A complete answer lists every line of the entries below where the string "modport" appears.

▸ Dataset entries:
....................

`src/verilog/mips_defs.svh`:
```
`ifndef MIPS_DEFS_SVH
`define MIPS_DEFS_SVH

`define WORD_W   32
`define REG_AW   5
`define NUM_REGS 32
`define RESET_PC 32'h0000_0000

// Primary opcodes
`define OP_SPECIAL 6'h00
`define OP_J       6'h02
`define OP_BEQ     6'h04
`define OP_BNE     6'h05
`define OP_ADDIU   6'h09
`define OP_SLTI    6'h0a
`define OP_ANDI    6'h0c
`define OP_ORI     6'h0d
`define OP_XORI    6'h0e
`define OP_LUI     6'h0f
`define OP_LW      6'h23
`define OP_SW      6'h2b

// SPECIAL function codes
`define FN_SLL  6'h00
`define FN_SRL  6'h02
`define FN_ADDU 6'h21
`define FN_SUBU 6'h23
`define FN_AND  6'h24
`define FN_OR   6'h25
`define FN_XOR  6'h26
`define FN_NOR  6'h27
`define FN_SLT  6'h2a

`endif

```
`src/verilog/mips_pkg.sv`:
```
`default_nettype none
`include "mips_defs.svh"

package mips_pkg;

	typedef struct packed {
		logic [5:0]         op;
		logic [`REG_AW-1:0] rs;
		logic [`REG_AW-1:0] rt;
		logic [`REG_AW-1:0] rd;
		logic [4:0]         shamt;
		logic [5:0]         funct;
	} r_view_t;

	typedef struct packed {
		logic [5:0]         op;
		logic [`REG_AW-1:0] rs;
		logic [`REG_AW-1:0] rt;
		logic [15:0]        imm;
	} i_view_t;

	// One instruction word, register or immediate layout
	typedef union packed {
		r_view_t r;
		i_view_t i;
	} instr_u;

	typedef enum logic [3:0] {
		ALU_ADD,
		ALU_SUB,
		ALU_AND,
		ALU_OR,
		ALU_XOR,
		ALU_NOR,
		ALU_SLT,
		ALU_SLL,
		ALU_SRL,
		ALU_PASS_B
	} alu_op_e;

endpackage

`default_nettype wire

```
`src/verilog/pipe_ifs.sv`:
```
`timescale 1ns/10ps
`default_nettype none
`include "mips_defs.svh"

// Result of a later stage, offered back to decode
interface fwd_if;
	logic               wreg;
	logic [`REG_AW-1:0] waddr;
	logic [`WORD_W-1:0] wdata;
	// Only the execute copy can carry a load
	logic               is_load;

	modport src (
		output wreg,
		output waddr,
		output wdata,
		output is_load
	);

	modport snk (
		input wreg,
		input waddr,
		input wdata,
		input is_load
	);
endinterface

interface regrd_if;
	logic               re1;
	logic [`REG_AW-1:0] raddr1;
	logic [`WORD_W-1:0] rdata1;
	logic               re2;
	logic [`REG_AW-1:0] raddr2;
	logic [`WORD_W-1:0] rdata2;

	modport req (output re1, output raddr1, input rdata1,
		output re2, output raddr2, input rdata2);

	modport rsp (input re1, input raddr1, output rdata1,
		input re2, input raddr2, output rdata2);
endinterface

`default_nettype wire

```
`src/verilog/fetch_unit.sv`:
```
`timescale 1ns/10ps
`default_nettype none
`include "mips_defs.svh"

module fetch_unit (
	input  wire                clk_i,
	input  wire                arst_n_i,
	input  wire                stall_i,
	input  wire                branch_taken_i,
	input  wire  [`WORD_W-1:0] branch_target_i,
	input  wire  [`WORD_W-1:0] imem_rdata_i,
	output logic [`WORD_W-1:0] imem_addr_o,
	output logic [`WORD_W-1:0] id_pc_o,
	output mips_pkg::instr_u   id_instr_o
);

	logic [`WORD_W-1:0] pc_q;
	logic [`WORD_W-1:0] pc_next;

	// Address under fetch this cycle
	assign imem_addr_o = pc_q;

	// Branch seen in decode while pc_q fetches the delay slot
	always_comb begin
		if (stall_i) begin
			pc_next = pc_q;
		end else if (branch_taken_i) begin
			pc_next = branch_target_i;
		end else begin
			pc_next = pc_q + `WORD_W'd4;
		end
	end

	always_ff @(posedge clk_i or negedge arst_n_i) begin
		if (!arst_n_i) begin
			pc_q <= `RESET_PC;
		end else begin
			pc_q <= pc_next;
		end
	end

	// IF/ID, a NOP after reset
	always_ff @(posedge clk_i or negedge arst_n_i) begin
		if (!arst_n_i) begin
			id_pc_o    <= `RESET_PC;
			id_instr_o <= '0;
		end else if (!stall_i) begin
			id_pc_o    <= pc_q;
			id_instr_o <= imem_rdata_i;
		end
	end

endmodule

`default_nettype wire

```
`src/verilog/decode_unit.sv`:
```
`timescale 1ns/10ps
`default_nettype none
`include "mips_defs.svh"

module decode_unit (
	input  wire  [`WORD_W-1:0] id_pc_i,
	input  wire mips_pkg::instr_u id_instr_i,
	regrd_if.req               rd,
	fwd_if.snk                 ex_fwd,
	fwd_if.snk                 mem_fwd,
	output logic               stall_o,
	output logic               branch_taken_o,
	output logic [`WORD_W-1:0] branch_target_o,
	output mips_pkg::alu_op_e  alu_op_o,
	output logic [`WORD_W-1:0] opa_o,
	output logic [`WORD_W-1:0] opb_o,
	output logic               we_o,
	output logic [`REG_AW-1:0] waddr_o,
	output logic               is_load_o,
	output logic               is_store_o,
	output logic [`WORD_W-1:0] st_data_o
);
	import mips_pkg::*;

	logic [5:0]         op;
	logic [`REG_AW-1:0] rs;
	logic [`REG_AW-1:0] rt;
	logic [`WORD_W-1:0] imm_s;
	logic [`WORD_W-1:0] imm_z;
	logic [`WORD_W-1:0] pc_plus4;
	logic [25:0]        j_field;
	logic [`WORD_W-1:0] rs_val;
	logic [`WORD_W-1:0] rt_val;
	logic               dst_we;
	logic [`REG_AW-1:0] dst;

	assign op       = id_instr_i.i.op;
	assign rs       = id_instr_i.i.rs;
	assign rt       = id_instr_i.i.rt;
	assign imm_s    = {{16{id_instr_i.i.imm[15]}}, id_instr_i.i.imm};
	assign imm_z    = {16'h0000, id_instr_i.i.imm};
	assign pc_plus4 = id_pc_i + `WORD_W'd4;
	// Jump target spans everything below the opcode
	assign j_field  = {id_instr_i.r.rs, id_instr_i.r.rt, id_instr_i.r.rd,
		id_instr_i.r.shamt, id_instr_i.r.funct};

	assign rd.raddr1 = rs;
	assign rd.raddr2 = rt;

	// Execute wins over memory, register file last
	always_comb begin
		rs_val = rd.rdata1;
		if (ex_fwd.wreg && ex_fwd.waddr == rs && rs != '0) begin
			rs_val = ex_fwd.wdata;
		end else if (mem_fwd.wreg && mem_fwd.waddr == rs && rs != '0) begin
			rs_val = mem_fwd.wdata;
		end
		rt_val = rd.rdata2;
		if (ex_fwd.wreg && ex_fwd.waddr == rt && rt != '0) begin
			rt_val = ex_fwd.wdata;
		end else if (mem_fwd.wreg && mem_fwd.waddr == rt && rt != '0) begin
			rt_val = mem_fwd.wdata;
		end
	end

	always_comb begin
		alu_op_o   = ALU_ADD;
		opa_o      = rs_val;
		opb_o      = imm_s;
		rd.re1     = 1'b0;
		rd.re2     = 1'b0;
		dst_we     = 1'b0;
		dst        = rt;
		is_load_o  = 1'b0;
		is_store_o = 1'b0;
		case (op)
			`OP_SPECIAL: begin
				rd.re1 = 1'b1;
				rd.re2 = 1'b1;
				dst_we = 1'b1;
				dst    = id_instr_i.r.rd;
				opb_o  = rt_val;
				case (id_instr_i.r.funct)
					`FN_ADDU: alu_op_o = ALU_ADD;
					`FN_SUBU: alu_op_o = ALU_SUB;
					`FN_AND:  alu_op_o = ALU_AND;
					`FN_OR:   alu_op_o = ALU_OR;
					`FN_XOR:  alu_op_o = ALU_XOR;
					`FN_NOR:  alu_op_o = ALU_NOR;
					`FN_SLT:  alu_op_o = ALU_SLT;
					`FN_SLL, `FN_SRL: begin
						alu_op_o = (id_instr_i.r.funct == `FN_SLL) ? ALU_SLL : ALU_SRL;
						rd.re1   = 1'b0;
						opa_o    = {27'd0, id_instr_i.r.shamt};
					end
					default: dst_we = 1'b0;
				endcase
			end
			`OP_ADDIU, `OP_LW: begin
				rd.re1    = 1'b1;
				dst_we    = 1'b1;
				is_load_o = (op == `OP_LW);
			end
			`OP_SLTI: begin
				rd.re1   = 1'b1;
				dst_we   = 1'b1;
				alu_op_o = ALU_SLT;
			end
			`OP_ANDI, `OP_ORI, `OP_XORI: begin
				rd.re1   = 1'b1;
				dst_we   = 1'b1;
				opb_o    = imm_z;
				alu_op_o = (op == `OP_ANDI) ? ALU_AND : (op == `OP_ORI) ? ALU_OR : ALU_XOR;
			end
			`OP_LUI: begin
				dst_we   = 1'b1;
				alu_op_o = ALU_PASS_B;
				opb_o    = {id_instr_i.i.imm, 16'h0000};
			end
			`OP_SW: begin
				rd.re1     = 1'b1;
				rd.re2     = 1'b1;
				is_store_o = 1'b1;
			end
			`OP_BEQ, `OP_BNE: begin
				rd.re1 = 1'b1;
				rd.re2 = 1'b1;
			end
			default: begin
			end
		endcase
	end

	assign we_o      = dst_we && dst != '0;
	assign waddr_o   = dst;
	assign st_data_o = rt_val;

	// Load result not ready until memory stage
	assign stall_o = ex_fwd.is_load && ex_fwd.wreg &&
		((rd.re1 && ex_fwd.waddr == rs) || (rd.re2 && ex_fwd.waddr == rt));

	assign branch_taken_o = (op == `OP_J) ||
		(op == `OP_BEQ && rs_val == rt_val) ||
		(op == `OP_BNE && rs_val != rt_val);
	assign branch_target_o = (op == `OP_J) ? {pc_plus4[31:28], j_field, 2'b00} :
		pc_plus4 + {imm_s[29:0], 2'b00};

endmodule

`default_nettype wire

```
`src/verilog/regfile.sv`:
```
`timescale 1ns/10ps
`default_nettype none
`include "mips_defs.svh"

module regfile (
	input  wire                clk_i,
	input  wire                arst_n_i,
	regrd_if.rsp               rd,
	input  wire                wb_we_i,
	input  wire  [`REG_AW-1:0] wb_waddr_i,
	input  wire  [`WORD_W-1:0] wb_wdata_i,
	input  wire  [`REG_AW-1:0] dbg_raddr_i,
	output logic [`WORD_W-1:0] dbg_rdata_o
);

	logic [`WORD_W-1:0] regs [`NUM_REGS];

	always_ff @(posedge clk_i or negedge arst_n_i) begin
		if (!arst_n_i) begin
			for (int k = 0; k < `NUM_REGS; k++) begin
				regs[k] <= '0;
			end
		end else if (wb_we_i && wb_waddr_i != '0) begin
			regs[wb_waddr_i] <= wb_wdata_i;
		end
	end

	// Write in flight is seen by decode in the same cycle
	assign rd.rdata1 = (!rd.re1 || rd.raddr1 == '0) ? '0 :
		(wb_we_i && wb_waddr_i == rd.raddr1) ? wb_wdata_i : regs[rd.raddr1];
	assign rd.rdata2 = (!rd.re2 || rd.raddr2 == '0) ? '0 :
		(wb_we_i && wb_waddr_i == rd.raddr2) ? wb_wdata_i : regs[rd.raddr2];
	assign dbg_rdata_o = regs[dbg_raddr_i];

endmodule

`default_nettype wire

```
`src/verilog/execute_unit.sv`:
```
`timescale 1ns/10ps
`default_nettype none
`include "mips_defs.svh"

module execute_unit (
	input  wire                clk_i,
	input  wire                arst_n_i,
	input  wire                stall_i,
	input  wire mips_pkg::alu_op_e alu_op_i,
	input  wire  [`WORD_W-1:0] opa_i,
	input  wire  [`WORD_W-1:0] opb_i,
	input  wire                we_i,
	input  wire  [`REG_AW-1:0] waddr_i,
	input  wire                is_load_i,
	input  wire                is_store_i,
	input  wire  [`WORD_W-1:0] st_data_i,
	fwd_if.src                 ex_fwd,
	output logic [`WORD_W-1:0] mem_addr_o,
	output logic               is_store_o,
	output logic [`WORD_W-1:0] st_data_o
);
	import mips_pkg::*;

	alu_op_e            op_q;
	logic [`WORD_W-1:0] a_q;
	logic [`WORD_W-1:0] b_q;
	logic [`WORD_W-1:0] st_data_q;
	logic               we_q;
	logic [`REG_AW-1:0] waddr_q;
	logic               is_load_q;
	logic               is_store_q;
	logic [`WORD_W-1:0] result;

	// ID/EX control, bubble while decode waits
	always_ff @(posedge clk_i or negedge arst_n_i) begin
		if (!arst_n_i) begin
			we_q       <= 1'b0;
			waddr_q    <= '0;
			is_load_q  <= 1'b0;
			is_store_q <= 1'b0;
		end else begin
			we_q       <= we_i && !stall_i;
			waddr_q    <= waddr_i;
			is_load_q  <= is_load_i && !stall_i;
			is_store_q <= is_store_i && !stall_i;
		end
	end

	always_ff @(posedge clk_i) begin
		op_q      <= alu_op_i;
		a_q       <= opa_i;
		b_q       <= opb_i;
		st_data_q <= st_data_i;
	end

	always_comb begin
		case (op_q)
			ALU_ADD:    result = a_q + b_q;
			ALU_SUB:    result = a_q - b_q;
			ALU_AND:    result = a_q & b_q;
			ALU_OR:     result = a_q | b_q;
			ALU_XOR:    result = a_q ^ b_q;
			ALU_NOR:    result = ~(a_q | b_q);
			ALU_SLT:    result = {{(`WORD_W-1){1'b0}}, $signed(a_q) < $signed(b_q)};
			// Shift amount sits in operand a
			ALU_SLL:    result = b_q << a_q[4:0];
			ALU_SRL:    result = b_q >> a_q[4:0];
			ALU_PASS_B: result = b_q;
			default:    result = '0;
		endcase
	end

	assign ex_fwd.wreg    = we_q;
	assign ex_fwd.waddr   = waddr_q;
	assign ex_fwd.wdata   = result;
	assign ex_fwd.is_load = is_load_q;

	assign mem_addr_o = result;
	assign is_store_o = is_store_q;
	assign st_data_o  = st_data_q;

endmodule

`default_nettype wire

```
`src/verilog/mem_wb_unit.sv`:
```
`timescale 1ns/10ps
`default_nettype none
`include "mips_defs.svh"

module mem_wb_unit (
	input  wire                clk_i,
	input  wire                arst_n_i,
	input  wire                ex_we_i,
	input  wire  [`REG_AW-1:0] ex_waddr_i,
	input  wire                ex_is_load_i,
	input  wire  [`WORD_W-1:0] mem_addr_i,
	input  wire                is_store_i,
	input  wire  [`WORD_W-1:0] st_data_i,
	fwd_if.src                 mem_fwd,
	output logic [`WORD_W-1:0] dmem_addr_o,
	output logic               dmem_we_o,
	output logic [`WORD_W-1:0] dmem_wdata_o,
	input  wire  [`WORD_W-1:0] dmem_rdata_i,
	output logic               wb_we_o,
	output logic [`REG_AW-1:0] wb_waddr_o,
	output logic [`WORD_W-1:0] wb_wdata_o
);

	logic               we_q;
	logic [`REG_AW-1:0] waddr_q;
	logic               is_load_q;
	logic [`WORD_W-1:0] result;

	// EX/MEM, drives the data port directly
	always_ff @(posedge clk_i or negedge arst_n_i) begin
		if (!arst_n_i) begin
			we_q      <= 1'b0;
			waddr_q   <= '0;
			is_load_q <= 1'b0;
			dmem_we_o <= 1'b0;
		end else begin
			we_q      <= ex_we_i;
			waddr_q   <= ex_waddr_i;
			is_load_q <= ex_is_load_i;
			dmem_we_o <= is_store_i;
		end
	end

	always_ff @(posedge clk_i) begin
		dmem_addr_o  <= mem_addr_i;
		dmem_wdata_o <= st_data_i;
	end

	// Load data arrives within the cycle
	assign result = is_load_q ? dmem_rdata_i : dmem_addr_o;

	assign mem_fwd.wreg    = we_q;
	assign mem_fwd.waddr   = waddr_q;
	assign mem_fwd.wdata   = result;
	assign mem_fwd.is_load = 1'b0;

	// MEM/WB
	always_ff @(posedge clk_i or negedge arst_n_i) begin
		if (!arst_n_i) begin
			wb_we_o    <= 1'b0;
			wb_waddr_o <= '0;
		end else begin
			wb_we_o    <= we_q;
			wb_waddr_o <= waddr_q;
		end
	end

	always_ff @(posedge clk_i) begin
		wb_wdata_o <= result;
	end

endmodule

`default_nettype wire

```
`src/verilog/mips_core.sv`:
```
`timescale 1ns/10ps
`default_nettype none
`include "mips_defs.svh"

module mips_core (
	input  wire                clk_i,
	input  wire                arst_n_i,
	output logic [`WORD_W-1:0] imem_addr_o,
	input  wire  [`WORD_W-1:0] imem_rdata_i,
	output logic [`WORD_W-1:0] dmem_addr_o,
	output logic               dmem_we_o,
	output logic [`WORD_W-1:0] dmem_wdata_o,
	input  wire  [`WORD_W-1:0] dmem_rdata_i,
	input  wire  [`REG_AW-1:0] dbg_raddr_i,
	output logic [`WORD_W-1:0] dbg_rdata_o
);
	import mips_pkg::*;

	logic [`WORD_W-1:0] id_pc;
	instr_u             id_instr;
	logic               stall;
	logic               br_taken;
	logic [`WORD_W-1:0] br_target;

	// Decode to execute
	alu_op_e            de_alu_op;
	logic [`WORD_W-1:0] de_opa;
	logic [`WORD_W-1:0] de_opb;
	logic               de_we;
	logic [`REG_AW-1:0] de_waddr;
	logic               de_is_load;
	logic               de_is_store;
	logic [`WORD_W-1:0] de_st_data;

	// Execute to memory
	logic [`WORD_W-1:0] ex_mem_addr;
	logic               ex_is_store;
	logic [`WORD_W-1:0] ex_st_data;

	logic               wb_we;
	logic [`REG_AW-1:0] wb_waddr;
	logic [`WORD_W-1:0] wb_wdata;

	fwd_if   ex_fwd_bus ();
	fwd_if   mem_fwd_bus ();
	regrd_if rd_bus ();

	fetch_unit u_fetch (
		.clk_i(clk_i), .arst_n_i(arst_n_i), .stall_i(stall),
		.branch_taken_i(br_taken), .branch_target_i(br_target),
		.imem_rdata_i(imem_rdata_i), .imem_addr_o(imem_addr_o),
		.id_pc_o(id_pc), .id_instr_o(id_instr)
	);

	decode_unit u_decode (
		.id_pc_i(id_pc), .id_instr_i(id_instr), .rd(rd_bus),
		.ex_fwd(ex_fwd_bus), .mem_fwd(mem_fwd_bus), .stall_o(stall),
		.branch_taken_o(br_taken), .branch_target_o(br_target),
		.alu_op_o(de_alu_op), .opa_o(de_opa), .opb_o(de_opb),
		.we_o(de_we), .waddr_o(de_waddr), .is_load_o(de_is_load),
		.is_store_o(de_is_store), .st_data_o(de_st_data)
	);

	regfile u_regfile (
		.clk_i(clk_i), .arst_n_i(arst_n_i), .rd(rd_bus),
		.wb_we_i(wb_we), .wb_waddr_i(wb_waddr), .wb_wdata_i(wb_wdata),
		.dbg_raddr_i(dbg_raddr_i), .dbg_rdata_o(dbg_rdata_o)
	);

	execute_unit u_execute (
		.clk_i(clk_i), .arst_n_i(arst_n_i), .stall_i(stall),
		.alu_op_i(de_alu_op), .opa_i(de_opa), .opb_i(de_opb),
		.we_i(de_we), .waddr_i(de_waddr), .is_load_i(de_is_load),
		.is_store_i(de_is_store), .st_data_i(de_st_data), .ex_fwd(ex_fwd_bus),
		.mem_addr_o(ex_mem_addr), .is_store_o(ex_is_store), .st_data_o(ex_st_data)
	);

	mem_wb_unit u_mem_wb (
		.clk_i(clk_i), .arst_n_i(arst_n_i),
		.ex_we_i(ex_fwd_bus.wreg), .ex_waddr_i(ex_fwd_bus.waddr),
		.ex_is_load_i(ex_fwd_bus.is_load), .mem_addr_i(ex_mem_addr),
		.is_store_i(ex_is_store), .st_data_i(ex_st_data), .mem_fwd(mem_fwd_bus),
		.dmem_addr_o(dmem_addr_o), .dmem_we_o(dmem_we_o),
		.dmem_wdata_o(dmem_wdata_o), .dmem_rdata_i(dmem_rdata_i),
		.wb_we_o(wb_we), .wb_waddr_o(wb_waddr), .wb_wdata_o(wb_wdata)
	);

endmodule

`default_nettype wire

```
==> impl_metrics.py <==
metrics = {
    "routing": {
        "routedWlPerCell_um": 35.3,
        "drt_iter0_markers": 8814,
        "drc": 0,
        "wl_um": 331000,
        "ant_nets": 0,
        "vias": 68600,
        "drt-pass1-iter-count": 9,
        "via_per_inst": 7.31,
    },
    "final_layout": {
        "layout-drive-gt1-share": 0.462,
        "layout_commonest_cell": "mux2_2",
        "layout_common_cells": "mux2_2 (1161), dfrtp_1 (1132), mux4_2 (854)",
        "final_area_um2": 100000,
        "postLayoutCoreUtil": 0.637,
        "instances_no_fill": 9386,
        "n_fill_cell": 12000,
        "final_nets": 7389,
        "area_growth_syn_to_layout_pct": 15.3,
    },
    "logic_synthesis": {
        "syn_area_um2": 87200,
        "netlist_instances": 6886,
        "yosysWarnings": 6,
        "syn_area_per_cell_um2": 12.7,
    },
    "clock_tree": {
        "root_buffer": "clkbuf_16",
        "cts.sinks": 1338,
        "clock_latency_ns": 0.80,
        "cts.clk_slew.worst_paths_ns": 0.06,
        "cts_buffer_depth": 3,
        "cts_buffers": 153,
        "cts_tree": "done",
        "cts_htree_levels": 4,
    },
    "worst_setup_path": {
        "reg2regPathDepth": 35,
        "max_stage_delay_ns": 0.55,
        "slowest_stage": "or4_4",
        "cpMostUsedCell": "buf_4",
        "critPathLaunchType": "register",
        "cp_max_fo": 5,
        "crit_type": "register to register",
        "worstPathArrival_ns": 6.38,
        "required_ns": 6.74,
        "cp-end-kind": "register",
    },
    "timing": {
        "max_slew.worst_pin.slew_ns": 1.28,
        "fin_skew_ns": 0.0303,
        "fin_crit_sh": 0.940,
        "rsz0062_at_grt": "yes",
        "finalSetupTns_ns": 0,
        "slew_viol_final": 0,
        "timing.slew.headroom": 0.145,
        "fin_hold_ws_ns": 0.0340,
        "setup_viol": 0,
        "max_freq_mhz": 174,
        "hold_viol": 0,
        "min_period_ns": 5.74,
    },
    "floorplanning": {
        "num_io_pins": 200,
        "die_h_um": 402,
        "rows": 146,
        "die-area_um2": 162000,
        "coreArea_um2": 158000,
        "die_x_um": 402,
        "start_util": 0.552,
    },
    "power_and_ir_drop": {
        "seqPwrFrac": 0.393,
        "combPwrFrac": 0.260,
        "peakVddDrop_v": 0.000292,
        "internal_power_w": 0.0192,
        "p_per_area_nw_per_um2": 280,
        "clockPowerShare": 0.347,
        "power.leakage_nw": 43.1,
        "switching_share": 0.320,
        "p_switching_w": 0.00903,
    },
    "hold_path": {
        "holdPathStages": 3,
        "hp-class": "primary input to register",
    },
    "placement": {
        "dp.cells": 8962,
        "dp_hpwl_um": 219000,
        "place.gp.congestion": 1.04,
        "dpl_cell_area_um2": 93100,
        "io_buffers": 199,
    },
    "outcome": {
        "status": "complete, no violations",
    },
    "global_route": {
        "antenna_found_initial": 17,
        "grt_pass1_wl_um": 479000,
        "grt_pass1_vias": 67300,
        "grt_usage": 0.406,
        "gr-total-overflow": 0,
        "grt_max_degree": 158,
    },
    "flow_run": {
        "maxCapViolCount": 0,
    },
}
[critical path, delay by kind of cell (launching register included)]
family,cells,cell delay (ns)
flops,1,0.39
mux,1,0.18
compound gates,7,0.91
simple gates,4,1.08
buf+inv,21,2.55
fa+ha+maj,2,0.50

....................

▸ SOLUTION:
	modport src (
	modport snk (
	modport req (output re1, output raddr1, input rdata1,
	modport rsp (input re1, input raddr1, output rdata1,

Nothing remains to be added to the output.